A tiny methane-producing microbe has revealed the existence of a new amino acid, researchers report. Two studies published in the current issue of the journal Science describe pyrrolysine, a nonstandard amino acid encoded in the RNA of bacteria-like members of the group Archaea. The findings suggest that the genetic code may be more adaptable than previously believed.
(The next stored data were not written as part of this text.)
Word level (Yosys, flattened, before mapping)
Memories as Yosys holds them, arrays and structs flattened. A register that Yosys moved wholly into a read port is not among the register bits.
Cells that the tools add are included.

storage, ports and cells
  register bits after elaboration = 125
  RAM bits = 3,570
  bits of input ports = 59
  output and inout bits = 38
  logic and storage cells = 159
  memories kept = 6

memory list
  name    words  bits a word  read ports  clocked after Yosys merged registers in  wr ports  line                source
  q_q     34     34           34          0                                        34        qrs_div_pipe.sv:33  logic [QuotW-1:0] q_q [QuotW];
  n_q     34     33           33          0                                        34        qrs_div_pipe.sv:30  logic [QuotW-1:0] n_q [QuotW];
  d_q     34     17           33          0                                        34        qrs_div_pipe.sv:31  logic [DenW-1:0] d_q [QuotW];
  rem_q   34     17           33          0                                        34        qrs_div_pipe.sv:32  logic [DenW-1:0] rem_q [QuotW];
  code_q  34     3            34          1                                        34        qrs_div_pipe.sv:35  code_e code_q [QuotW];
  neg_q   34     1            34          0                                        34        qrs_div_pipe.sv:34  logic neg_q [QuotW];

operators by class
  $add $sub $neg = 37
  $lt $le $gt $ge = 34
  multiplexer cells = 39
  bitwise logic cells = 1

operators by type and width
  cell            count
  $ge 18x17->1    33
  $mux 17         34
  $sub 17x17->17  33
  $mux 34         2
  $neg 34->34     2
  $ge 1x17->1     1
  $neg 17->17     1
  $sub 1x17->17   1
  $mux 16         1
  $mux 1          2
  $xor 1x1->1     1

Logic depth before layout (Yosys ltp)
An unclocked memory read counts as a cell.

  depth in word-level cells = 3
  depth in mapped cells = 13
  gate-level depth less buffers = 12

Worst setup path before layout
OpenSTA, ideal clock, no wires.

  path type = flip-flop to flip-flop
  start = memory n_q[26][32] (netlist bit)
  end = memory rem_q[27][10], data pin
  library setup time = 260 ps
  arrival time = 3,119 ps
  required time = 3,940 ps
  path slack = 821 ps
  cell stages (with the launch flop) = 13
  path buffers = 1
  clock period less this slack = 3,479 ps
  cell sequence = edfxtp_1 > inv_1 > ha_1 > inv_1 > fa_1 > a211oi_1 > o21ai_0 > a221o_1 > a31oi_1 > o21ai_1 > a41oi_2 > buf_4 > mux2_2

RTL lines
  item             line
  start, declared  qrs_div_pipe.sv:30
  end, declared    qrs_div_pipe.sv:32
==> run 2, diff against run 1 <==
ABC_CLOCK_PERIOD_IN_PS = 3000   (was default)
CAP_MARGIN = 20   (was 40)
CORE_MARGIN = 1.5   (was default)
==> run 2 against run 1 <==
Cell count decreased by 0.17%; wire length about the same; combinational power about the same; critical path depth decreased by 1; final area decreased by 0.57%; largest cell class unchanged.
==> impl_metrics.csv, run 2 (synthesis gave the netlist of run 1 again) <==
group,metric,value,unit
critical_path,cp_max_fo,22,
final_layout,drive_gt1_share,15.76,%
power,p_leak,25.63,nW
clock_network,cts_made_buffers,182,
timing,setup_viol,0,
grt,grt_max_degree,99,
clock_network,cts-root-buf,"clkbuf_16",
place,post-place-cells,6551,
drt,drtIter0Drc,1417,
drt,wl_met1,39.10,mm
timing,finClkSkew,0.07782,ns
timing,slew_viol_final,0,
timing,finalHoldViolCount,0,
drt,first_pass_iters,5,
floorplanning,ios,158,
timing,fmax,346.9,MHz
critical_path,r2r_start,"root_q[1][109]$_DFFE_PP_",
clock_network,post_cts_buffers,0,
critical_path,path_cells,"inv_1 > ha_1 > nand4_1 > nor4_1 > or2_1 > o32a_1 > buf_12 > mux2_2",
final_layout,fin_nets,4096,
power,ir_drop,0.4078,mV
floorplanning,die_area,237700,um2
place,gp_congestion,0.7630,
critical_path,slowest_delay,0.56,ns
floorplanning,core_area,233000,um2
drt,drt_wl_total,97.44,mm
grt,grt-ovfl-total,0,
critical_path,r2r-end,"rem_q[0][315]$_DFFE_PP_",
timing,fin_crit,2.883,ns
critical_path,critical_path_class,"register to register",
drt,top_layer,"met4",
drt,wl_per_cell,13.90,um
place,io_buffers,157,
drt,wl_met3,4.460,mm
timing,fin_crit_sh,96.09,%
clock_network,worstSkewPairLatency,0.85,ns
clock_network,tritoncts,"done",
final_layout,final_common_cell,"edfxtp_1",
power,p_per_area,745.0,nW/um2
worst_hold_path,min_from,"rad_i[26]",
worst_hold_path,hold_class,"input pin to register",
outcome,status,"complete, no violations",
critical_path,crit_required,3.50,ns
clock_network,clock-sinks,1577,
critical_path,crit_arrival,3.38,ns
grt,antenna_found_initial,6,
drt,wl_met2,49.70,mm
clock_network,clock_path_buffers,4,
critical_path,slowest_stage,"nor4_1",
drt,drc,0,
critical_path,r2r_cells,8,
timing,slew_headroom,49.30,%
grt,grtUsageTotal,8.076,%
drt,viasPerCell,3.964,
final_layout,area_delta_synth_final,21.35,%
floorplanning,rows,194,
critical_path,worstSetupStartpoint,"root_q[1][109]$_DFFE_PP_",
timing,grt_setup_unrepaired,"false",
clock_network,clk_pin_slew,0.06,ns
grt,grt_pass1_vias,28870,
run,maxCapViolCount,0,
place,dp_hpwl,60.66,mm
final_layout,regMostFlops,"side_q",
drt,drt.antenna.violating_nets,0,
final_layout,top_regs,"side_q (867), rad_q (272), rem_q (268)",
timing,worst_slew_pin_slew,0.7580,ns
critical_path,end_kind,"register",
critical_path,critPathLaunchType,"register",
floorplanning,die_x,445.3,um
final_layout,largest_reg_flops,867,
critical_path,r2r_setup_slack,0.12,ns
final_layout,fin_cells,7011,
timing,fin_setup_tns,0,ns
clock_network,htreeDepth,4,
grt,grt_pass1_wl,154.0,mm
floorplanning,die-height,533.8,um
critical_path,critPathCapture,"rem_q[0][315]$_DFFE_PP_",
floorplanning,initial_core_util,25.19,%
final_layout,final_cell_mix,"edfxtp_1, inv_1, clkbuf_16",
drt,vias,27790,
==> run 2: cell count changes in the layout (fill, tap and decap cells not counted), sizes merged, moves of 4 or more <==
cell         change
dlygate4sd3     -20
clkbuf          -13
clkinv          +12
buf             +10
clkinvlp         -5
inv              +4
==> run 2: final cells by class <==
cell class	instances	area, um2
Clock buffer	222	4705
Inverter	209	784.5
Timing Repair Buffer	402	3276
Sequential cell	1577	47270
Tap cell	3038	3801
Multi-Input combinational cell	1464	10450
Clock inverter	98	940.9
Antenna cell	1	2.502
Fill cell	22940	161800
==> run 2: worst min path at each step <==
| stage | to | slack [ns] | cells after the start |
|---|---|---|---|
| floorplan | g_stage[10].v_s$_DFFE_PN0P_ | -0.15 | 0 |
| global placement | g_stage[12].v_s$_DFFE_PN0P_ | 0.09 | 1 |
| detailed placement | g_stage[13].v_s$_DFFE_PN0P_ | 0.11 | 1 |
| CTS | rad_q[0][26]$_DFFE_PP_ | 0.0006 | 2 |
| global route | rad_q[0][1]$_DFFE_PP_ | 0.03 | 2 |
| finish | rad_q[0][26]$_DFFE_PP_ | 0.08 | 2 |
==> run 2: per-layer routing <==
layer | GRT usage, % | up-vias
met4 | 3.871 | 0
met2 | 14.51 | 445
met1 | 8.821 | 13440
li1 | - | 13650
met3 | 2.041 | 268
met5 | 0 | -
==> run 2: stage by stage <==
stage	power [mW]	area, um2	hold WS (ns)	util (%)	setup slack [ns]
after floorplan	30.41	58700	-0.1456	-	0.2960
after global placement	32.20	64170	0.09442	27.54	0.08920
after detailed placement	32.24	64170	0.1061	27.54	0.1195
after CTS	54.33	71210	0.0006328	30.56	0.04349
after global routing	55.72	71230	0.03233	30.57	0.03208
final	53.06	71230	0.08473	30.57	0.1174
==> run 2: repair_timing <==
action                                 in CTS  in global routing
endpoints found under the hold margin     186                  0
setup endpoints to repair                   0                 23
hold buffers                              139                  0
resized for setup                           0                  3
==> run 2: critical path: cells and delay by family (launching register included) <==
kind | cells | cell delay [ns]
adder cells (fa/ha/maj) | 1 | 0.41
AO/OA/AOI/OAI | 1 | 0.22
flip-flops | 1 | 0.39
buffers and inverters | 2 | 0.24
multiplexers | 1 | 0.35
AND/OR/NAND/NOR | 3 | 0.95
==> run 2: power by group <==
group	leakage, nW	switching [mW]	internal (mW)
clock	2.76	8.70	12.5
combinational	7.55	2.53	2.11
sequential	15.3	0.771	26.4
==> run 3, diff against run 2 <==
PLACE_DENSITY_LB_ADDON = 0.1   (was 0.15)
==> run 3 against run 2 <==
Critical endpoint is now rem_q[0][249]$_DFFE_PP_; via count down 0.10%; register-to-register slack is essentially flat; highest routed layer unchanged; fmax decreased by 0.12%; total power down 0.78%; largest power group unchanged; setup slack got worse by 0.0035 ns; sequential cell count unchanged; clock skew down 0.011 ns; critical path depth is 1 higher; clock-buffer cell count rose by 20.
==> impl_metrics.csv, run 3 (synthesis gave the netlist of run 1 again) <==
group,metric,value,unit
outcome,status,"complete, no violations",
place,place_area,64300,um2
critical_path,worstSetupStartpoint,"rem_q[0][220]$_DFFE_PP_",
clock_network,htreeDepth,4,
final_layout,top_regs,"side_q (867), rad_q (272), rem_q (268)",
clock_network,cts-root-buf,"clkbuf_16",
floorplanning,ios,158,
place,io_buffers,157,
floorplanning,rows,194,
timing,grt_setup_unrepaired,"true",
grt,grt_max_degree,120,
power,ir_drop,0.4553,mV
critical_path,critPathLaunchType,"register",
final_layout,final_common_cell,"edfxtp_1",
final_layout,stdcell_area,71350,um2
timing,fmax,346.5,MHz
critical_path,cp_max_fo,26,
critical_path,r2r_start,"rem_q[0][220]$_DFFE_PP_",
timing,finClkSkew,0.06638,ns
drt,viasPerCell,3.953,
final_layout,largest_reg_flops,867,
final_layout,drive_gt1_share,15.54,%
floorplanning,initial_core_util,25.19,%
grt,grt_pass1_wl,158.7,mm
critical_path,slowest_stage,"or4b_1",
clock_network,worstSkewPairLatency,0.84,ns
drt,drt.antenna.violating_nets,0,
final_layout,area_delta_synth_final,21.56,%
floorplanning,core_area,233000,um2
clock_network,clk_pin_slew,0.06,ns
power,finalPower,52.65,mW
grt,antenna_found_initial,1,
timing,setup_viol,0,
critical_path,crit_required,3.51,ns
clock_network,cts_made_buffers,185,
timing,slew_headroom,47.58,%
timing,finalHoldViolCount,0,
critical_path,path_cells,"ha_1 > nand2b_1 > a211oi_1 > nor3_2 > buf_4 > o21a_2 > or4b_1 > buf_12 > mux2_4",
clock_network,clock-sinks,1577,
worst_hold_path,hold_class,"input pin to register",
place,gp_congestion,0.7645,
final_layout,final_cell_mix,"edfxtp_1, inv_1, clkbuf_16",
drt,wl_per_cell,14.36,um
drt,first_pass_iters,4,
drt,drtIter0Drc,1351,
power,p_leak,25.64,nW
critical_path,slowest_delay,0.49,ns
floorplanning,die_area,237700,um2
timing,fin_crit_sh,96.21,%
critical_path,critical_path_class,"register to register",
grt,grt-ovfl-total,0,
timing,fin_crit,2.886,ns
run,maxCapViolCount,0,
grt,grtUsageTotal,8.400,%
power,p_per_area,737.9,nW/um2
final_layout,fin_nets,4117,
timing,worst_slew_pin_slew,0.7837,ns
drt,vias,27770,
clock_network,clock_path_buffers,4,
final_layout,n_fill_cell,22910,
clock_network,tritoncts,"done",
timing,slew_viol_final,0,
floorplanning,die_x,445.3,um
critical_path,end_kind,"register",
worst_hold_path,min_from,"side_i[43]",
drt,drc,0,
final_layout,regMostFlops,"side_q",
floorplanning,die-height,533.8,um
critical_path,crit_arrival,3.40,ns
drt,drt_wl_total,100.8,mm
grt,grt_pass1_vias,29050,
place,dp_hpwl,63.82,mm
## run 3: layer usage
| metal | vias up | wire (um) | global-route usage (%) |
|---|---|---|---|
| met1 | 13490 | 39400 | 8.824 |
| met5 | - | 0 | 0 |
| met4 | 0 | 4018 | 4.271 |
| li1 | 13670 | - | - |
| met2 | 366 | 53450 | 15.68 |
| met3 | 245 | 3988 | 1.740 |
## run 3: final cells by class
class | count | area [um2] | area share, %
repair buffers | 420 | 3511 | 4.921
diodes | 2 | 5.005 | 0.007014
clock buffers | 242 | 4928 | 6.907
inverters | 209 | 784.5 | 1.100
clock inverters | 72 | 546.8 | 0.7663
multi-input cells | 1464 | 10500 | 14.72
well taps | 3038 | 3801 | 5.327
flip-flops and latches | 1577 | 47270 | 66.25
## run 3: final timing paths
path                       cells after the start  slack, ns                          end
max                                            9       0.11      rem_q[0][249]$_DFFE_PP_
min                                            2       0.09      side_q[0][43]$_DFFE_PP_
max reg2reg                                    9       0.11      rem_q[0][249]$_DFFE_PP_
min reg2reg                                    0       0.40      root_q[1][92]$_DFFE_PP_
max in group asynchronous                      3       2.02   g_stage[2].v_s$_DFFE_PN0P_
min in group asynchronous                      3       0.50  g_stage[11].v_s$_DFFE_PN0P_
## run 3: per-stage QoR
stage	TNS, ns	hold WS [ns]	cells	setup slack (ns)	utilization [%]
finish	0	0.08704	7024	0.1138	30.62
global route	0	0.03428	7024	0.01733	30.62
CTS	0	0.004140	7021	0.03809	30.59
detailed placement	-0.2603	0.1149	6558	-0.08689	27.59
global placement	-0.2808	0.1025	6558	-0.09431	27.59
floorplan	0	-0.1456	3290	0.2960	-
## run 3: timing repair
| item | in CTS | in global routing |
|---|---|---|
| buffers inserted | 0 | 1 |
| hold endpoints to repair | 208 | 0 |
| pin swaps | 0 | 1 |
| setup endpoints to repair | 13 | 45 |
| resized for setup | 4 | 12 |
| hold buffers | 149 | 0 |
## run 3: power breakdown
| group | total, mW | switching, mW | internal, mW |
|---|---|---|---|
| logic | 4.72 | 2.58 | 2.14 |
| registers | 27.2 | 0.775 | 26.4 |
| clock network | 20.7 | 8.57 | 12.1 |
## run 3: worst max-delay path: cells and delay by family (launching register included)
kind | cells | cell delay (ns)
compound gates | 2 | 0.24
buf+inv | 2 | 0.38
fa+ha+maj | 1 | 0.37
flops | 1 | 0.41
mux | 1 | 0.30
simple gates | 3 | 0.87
--- src/rtl/rxswc_pkg.sv ---
// ----------------------------------------------------------------------------
// rxswc_pkg
// Shared types and constants for the receive sequence window checker.
// ----------------------------------------------------------------------------
package rxswc_pkg;

    localparam int DEF_SEQ_WIDTH = 32;

    localparam int WIN_W     = 31;
    localparam int RUN_W     = 8;
    localparam int CFG_IDX_W = 8;
    localparam int CFG_DAT_W = 32;

    localparam logic [WIN_W-1:0] SKIP_WINDOW_RST = WIN_W'(16);
    localparam logic [WIN_W-1:0] BIG_WINDOW_RST  = WIN_W'(1024);
    localparam logic [RUN_W-1:0] BIG_RUN_RST     = RUN_W'(3);

    // register indexes on the config channel
    localparam logic [CFG_IDX_W-1:0] CFG_SKIP_WINDOW    = CFG_IDX_W'(0);
    localparam logic [CFG_IDX_W-1:0] CFG_BIG_WINDOW     = CFG_IDX_W'(1);
    localparam logic [CFG_IDX_W-1:0] CFG_BIG_WINDOW_RUN = CFG_IDX_W'(2);
    localparam logic [CFG_IDX_W-1:0] CFG_START_SEQUENCE = CFG_IDX_W'(3);

    typedef enum logic [2:0] {
        ST_OK      = 3'd0,
        ST_SKIP    = 3'd1,
        ST_BIG     = 3'd2,
        ST_PENDING = 3'd3,
        ST_REPLAY  = 3'd4
    } t_status;

    typedef struct packed {
        logic [WIN_W-1:0] skip_window;
        logic [WIN_W-1:0] big_window;
        logic [RUN_W-1:0] big_window_run;
    } t_cfg;

endpackage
When scientists first began to unravel the genetic code more than four decades ago, they determined that the four DNA bases formed 64 unique groups of three called codons. Further investigation revealed that 20 of these triplets identified amino acids, the building blocks of proteins, and the remainder contained instructions for when to start and stop protein production. Scientists identified selenocysteine, the 21st amino acid, in 1986. In the new work, Joseph A. Krzycki and his colleagues at Ohio State University were investigating a so-called amber codon in Methanosarcina barkeri, organisms that produce natural gas. The researchers found that the codon, which should have signaled a halt to protein production, instead acted as the blueprint for a previously unknown amino acid, pyrrolysine. The researchers also uncovered the specialized transfer-RNA necessary to insert pyrrolysine into proteins. In the second Science paper, biochemist Michael Chan of Ohio State and his colleagues detail the structure of the 22nd amino acid.
Considering how long it took scientists to identify it, pyrrolysine is most likely a very rare amino acid, according to Krzycki. But Chan is optimistic that more such discoveries lie ahead. "With so many researchers dissecting so many genomes now," he says, "it's reasonable to suggest that there might be more waiting to be found."